• **SUPPLIED ENTRIES**:
┄┄┄┄┄┄

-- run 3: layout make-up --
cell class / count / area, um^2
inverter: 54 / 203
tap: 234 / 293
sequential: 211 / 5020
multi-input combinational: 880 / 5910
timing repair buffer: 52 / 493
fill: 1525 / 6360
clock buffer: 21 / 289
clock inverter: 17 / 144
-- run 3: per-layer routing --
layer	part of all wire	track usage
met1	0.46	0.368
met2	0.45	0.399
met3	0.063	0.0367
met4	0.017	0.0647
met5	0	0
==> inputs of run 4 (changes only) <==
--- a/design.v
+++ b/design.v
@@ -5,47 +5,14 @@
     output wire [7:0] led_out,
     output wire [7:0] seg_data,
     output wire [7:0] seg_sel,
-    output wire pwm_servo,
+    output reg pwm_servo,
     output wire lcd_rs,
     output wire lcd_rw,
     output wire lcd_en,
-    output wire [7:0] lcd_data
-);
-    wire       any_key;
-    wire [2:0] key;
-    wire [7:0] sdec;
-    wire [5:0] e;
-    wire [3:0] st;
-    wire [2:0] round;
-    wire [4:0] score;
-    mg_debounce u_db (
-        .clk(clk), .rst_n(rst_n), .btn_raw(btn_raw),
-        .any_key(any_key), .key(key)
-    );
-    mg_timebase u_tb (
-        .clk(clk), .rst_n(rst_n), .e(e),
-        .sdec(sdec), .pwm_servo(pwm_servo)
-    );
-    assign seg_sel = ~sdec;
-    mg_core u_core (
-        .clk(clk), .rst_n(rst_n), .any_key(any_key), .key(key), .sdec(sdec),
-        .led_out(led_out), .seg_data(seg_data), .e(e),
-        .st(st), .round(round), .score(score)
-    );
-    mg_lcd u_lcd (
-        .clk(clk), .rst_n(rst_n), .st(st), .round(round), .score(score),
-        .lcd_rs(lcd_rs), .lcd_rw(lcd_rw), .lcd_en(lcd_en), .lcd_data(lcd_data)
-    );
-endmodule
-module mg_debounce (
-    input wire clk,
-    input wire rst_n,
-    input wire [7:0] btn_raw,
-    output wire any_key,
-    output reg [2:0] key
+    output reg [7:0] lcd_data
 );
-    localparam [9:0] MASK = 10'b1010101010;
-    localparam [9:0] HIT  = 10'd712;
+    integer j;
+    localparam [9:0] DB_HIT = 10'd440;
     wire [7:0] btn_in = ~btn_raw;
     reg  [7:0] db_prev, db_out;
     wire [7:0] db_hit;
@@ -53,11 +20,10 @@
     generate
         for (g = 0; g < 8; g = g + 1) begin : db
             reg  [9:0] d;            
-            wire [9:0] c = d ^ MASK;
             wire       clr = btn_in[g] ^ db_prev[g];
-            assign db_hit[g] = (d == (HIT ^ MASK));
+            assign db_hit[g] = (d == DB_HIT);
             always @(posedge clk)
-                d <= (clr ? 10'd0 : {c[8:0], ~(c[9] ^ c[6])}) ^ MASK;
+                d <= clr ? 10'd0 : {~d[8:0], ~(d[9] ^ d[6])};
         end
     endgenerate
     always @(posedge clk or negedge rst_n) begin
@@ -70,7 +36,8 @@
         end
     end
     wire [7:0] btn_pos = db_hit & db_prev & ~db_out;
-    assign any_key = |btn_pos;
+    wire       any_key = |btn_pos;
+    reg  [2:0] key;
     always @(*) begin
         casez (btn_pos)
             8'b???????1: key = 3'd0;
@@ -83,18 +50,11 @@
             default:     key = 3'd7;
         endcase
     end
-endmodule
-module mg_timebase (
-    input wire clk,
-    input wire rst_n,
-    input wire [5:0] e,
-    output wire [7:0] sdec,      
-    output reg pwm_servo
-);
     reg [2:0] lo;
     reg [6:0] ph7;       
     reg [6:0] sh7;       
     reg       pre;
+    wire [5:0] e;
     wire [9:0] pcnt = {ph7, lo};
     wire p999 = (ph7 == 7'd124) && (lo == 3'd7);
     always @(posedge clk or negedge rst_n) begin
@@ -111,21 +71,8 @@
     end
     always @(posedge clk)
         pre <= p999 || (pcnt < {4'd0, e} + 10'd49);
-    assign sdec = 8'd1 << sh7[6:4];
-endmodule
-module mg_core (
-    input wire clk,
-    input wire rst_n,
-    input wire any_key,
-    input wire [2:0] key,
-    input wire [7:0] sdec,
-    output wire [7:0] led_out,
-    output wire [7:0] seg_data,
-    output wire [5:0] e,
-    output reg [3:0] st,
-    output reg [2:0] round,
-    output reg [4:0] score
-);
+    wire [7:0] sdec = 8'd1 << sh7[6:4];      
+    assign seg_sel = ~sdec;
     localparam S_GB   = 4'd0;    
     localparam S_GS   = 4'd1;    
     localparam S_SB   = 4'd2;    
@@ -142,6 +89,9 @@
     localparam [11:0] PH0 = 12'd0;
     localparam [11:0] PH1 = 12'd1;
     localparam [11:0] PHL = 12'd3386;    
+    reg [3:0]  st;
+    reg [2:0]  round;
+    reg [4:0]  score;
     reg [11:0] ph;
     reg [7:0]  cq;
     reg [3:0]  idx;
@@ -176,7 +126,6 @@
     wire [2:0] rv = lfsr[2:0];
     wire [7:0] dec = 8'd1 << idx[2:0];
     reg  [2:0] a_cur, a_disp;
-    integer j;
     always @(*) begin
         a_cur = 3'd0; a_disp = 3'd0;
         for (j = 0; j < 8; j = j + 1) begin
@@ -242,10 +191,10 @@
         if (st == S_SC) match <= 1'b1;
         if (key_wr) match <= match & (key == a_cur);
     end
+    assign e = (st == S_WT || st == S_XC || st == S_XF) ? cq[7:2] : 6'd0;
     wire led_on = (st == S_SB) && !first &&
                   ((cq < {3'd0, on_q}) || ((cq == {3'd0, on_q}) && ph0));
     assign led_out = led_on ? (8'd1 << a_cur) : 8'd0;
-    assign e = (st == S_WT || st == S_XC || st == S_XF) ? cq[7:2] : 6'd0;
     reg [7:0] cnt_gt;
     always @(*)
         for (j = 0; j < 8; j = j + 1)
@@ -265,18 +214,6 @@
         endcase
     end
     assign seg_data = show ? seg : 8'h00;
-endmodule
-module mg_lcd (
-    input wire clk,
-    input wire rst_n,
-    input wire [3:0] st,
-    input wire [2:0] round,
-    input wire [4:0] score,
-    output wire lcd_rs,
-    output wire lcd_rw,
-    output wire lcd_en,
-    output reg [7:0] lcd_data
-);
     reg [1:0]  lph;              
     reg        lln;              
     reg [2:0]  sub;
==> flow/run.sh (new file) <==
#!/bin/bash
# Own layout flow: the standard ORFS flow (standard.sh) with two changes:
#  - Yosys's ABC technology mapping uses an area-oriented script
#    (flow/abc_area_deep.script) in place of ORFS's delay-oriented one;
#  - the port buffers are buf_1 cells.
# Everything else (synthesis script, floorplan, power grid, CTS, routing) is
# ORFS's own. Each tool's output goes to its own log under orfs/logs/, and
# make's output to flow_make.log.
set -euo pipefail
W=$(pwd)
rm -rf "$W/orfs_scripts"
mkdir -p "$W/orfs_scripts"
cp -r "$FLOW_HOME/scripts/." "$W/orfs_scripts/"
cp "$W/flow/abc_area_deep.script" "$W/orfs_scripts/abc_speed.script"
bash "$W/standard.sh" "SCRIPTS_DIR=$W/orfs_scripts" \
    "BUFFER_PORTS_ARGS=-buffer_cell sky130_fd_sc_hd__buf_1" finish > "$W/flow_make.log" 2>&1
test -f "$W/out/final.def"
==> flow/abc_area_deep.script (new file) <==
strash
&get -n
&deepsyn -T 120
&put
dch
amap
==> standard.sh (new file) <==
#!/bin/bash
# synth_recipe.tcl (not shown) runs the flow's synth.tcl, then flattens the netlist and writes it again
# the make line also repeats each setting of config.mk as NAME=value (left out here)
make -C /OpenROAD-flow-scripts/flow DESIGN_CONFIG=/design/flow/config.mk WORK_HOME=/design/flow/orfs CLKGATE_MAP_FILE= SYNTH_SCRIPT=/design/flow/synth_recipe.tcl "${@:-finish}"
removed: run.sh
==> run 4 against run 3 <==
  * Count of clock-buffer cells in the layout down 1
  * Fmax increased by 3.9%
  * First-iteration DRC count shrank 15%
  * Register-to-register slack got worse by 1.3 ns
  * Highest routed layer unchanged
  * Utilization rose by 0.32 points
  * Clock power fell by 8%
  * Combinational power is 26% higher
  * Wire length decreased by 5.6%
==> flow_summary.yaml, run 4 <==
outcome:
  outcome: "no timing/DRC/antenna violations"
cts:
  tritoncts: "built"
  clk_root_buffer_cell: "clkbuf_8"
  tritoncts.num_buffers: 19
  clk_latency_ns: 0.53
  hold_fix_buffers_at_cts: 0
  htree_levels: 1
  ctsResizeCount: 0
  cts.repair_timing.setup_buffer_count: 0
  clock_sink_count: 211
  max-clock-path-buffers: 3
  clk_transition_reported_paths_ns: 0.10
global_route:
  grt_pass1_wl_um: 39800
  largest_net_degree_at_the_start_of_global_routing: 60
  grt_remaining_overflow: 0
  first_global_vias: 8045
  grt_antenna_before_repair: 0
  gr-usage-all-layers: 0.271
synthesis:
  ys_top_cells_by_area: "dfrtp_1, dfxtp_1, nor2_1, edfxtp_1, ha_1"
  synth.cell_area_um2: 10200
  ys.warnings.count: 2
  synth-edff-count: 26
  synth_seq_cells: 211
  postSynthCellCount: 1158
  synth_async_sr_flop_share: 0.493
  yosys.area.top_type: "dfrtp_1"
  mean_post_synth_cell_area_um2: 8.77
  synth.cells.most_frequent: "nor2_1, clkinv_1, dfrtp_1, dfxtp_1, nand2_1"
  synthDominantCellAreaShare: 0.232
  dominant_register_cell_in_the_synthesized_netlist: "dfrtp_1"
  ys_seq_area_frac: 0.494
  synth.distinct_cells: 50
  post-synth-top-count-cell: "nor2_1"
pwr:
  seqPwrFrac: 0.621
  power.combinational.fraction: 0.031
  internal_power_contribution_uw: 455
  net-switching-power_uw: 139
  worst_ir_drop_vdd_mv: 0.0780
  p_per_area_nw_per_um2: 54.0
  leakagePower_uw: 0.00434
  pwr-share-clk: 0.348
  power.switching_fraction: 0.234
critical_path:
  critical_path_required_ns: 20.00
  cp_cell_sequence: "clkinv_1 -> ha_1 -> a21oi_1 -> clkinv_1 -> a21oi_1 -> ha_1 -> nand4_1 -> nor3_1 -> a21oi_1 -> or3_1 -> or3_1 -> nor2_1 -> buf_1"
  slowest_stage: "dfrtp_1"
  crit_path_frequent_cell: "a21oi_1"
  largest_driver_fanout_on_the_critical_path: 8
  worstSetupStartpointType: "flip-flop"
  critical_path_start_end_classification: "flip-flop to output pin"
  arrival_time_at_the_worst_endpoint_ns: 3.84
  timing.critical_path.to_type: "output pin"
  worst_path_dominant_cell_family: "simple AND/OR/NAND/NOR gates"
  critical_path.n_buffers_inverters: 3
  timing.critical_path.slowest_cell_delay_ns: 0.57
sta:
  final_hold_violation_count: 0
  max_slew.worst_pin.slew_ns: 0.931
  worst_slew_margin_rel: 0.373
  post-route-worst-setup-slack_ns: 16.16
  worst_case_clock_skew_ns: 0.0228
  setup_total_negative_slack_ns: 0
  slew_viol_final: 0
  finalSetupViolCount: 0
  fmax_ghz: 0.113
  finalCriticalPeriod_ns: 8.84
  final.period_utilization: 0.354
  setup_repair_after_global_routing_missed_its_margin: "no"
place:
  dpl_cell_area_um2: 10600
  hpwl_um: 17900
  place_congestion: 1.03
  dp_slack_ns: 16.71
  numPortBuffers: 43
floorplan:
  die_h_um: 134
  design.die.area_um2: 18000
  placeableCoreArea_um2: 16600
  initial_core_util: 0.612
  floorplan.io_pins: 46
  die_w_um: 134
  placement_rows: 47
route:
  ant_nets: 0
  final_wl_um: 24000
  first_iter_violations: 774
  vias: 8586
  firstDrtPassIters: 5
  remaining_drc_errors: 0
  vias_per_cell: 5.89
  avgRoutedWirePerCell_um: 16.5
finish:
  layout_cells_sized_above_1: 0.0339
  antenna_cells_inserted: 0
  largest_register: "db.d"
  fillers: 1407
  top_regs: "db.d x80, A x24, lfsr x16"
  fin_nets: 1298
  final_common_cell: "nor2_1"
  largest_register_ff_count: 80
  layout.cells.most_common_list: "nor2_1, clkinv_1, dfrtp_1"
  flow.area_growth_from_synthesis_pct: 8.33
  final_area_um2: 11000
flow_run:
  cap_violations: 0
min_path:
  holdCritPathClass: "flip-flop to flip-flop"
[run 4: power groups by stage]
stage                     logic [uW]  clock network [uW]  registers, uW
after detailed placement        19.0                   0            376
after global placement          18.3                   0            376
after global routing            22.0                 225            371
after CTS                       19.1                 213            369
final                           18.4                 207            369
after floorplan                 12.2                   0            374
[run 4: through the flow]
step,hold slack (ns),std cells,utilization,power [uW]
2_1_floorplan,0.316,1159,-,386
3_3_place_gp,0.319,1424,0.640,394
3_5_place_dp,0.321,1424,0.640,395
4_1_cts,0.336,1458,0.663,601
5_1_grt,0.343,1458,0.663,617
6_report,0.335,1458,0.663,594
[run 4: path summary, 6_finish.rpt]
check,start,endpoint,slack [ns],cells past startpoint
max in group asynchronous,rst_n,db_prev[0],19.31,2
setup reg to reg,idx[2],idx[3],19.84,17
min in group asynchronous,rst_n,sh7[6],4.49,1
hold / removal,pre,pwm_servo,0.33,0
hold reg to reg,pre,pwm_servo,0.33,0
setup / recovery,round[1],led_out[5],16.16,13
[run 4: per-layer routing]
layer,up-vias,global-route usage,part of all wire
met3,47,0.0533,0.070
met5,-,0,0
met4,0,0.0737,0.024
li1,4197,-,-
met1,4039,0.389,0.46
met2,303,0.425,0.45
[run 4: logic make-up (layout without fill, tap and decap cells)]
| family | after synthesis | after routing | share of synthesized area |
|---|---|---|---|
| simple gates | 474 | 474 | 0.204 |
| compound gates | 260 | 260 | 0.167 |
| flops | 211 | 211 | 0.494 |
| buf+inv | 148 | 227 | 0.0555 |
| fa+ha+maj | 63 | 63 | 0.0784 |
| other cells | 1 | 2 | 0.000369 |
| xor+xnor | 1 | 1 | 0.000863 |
This is an optimization exercise on Yosys and OpenROAD, whose aim is small area, not a production implementation.
The RTL was checked by simulation tests, not by an equivalence proof against the original design.
No activity file was given, so power comes from the tool's default toggle rates.

Design pipelined_complex_mult, start of the top module:
module pipelined_complex_mult (
    input clk,                    
    input rst,                    
    input signed [7:0] a,         
    input signed [7:0] b,         
    input signed [7:0] c,         
    input signed [7:0] d,         
    output reg signed [16:0] real_out,  
    output reg signed [16:0] imag_out   
);
reg [7:0] a1, b1, c1, d1, a2, b2, c2, d2, c3, d3;
reg [7:0] a3, b3;
reg v1, v2;
always @(posedge clk, posedge rst)
begin
    if (rst) begin
        v1 <= 1'b0;
        v2 <= 1'b0;
        a3 <= 8'd0;
        b3 <= 8'd0;
    end else begin
        v1 <= 1'b1;
        v2 <= v1;
        a3 <= a2 & {8{v2}};
        b3 <= b2 & {8{v2}};
    end
end
always @(posedge clk)
begin
    a1 <= a; b1 <= b; c1 <= c; d1 <= d;
    a2 <= a1; b2 <= b1; c2 <= c1; d2 <= d1;
    c3 <= c2; d3 <= d2;
end
wire re_p1 = ~(a3[0] & c3[0]);
wire re_p2 = ~(a3[0] & c3[1]);
wire re_p3 = ~(a3[0] & c3[2]);
wire re_p4 = ~(a3[0] & c3[3]);
wire re_p5 = ~(a3[0] & c3[4]);
wire re_p6 = ~(a3[0] & c3[5]);
wire re_p7 = ~(a3[0] & c3[6]);
wire re_p8 = (a3[0] & c3[7]);
wire re_p9 = ~(a3[1] & c3[0]);
wire re_p10 = ~(a3[1] & c3[1]);
wire re_p11 = ~(a3[1] & c3[2]);
wire re_p12 = ~(a3[1] & c3[3]);
wire re_p13 = ~(a3[1] & c3[4]);
wire re_p14 = ~(a3[1] & c3[5]);
wire re_p15 = ~(a3[1] & c3[6]);
wire re_p16 = (a3[1] & c3[7]);
wire re_p17 = ~(a3[2] & c3[0]);
wire re_p18 = ~(a3[2] & c3[1]);
wire re_p19 = ~(a3[2] & c3[2]);
wire re_p20 = ~(a3[2] & c3[3]);
wire re_p21 = ~(a3[2] & c3[4]);
wire re_p22 = ~(a3[2] & c3[5]);
wire re_p23 = ~(a3[2] & c3[6]);
wire re_p24 = (a3[2] & c3[7]);
wire re_p25 = ~(a3[3] & c3[0]);
wire re_p26 = ~(a3[3] & c3[1]);
wire re_p27 = ~(a3[3] & c3[2]);
wire re_p28 = ~(a3[3] & c3[3]);
wire re_p29 = ~(a3[3] & c3[4]);
wire re_p30 = ~(a3[3] & c3[5]);
  ...
Settings: LEC_CHECK=0, CAP_MARGIN=20, CORE_MARGIN=2, CORE_UTILIZATION=40, CTS_BUF_LIST=sky130_fd_sc_hd__clkbuf_8, GPL_TIMING_DRIVEN=0, SLEW_MARGIN=20, SYNTH_HIERARCHICAL=1; clock period 5.0 ns.
standard.sh (not shown) runs the stock make flow with config.mk's settings and CLKGATE_MAP_FILE= SYNTH_SCRIPT=/design/flow/synth_recipe.tcl, a recipe that flattens the netlist after the stock synthesis.
==> flow/flow/run.sh <==
#!/bin/bash
# The standard layout (standard.sh) with one change: the buffers that
# buffer_ports puts on every input and output port are the smallest buffer,
# sky130_fd_sc_hd__buf_1, instead of the cell it picks by default.
# Each tool's full output is in the logs standard.sh writes under orfs/logs;
# this script's own output goes to run.log.
set -e
cd "$(dirname "$0")/.."
export BUFFER_PORTS_ARGS="-buffer_cell sky130_fd_sc_hd__buf_1"
bash standard.sh > run.log 2>&1
Rerun with:
==> flow/flow/run.sh (replaced) <==
#!/bin/bash
set -e
cd "$(dirname "$0")/.."
export BUFFER_PORTS_ARGS="-buffer_cell sky130_fd_sc_hd__buf_1"
export RECOVER_POWER=100
cp standard.sh run_standard_copy.log
bash standard.sh > run.log 2>&1
With this change the flow ran to the end with violations: capacitance limit, slew limit. Area after synthesis is unchanged. Utilization stays flat. Critical path depth stays the same. Total power hardly moves. Wire length hardly moves. Worst setup slack gets better by 0.0035 ns. Final cell count stays the same. Final area hardly moves. Clock skew is about the same. Via count is about the same. Die area is unchanged.
From an optimization exercise on the open Yosys and OpenROAD flow, aimed at small area, a short achievable clock period and few clock cycles per item; shortcuts taken in it are not production practice. The RTL was checked by simulation tests, not by an equivalence proof against the original design.

==> inputs of run Y <==
## EC_TOP
module EC_TOP(
    clk, rst_n, in_valid,
    in_Px, in_Py, in_Qx, in_Qy, in_prime, in_a,
    out_valid, out_Rx, out_Ry
);
input clk, rst_n, in_valid;
input [5:0] in_Px, in_Py, in_Qx, in_Qy, in_prime, in_a;
output reg out_valid;
output [5:0] out_Rx, out_Ry;
reg v1, v2;
always @(posedge clk or negedge rst_n) begin
    if (!rst_n) begin
        v1 <= 1'b0;
        v2 <= 1'b0;
    end else begin
        v1 <= in_valid;
        v2 <= v1;
    end
end
reg [5:1] p;         
reg [5:0] Px, Py, Qx, aq;
reg       dbl;
wire      in_dbl = (in_Px == in_Qx);
wire [5:0] rx;
always @(posedge clk) begin
    if (in_valid) begin
        p   <= in_prime[5:1];
        Px  <= in_Px;
        Py  <= in_Py;
        Qx  <= in_Qx;
        dbl <= in_dbl;
    end
end
always @(posedge clk) begin
    if (in_valid)
        aq <= in_dbl ? in_a : in_Qy;
    else if (v2)
        aq <= rx;
end
reg  [5:0] sv;
reg        sflip;
wire [5:0] y;
wire       flip;
always @(posedge clk) begin
    sv    <= y;
    sflip <= flip;
end
EC_COMB u_comb (
    .pu(p), .Px(Px), .Py(Py), .Qx(Qx), .aq(aq), .sv(sv),
    .ph(v2), .sflip(sflip), .dbl(dbl), .y(y), .rx(rx), .flip(flip)
);
always @(posedge clk)
    out_valid <= v2;
assign out_Rx = out_valid ? aq : 6'd0;
assign out_Ry = out_valid ? sv : 6'd0;
endmodule
clock: 90.0 ns
lec_check: 0
cap_margin: 20
core_margin: 2
core_utilization: 40
slew_margin: 20
standard.sh (not shown) runs the stock make flow with config.mk's settings and CLKGATE_MAP_FILE= SYNTH_SCRIPT=/design/flow/synth_recipe.tcl, a recipe that flattens the netlist after the stock synthesis.
==> flow/flow/run.sh <==
#!/bin/bash
# Layout flow: the standard synthesis, then the combinational logic between the
# registers is re-mapped with a stronger ABC script (every register instance, its name
# and its cell type are kept as the standard synthesis made them), then the standard
# layout steps from floorplan to finish.
set -euo pipefail
HERE=$(pwd)
RES=$HERE/orfs/results/${FLOW_PLATFORM}/EC_TOP/base
LIB=$FLOW_HOME/platforms/${FLOW_PLATFORM}/lib/sky130_fd_sc_hd__tt_025C_1v80.lib
YOSYS=$FLOW_HOME/../tools/install/yosys/bin/yosys
[ -x "$YOSYS" ] || YOSYS=yosys

# 1. standard synthesis
bash standard.sh synth > std_synth.log 2>&1
cp $RES/1_2_yosys.v std_synth.v

# 2. re-map the combinational logic
DU=""
for c in $(cat flow/dont_use.txt); do DU="$DU -dont_use $c"; done
cat > resynth.ys <<EOT
read_liberty -ignore_miss_func $LIB
read_verilog std_synth.v
hierarchy -top $FLOW_TOP
setattr -mod -set keep_hierarchy 1 sky130_fd_sc_hd__*df* sky130_fd_sc_hd__*dl*
flatten
opt_clean -purge
tee -o resynth_before.txt stat -liberty $LIB
abc -script $HERE/flow/resynth.abc -liberty $LIB $DU
opt_clean -purge
hilomap -singleton -hicell sky130_fd_sc_hd__conb_1 HI -locell sky130_fd_sc_hd__conb_1 LO
splitnets
opt_clean -purge
select $FLOW_TOP
tee -o resynth_after.txt stat -liberty $LIB
write_verilog -noattr -nohex -nodec -selected resynth.v
EOT
$YOSYS -l resynth.log -q resynth.ys > /dev/null 2>&1
cp resynth.v $RES/1_2_yosys.v
rm -f $RES/1_synth.odb $RES/1_synth.sdc

# 3. standard layout from the new netlist
# the setup margin makes the resizer shorten every register-to-register path
# whose slack is under the margin (so paths longer than 90 - margin ns)
# ports get the smallest plain buffer rather than the resizer's pick (a delay cell)
export BUFFER_PORTS_ARGS="-buffer_cell sky130_fd_sc_hd__buf_1"
SETUP_SLACK_MARGIN=68 bash standard.sh > std_layout.log 2>&1
Other scripts of this flow, unchanged in this note and not shown: flow/flow/dont_use.txt, flow/flow/resynth.abc
==> run P (differences from run Y) <==
--- a/flow/flow/run.sh
+++ b/flow/flow/run.sh
@@ -45,2 +45,2 @@
 export BUFFER_PORTS_ARGS="-buffer_cell sky130_fd_sc_hd__buf_1"
-SETUP_SLACK_MARGIN=68 bash standard.sh > std_layout.log 2>&1
+SETUP_SLACK_MARGIN=69.5 bash standard.sh > std_layout.log 2>&1
- CTS_BUF_LIST: unset -> sky130_fd_sc_hd__clkbuf_4 sky130_fd_sc_hd__clkbuf_8
==> impl_metrics.json <==
{
  "cpMostUsedCell": "nand2_1",
  "start_util": 0.409,
  "root_buffer": "clkbuf_16",
  "worstSkewPairLatency_ps": 290,
  "outcome": "no timing/DRC/antenna violations",
  "final_cell_mix": "448 x nand2_1, 335 x nor2_1, 265 x clkinv_1, 152 x o21ai_0, 137 x a21oi_1",
  "core_area_um2": 26100
}
That was run Y.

┄┄┄┄┄┄

• **WHAT TO PRODUCE**: Give back, exactly as written, the stretch from the line with "# Own layout" through the line with "clock_sink_count: 211", and no other lines from the records above.

• **ANSWER AREA**:
# Own layout flow: the standard ORFS flow (standard.sh) with two changes:
#  - Yosys's ABC technology mapping uses an area-oriented script
#    (flow/abc_area_deep.script) in place of ORFS's delay-oriented one;
#  - the port buffers are buf_1 cells.
# Everything else (synthesis script, floorplan, power grid, CTS, routing) is
# ORFS's own. Each tool's output goes to its own log under orfs/logs/, and
# make's output to flow_make.log.
set -euo pipefail
W=$(pwd)
rm -rf "$W/orfs_scripts"
mkdir -p "$W/orfs_scripts"
cp -r "$FLOW_HOME/scripts/." "$W/orfs_scripts/"
cp "$W/flow/abc_area_deep.script" "$W/orfs_scripts/abc_speed.script"
bash "$W/standard.sh" "SCRIPTS_DIR=$W/orfs_scripts" \
    "BUFFER_PORTS_ARGS=-buffer_cell sky130_fd_sc_hd__buf_1" finish > "$W/flow_make.log" 2>&1
test -f "$W/out/final.def"
==> flow/abc_area_deep.script (new file) <==
strash
&get -n
&deepsyn -T 120
&put
dch
amap
==> standard.sh (new file) <==
#!/bin/bash
# synth_recipe.tcl (not shown) runs the flow's synth.tcl, then flattens the netlist and writes it again
# the make line also repeats each setting of config.mk as NAME=value (left out here)
make -C /OpenROAD-flow-scripts/flow DESIGN_CONFIG=/design/flow/config.mk WORK_HOME=/design/flow/orfs CLKGATE_MAP_FILE= SYNTH_SCRIPT=/design/flow/synth_recipe.tcl "${@:-finish}"
removed: run.sh
==> run 4 against run 3 <==
  * Count of clock-buffer cells in the layout down 1
  * Fmax increased by 3.9%
  * First-iteration DRC count shrank 15%
  * Register-to-register slack got worse by 1.3 ns
  * Highest routed layer unchanged
  * Utilization rose by 0.32 points
  * Clock power fell by 8%
  * Combinational power is 26% higher
  * Wire length decreased by 5.6%
==> flow_summary.yaml, run 4 <==
outcome:
  outcome: "no timing/DRC/antenna violations"
cts:
  tritoncts: "built"
  clk_root_buffer_cell: "clkbuf_8"
  tritoncts.num_buffers: 19
  clk_latency_ns: 0.53
  hold_fix_buffers_at_cts: 0
  htree_levels: 1
  ctsResizeCount: 0
  cts.repair_timing.setup_buffer_count: 0
  clock_sink_count: 211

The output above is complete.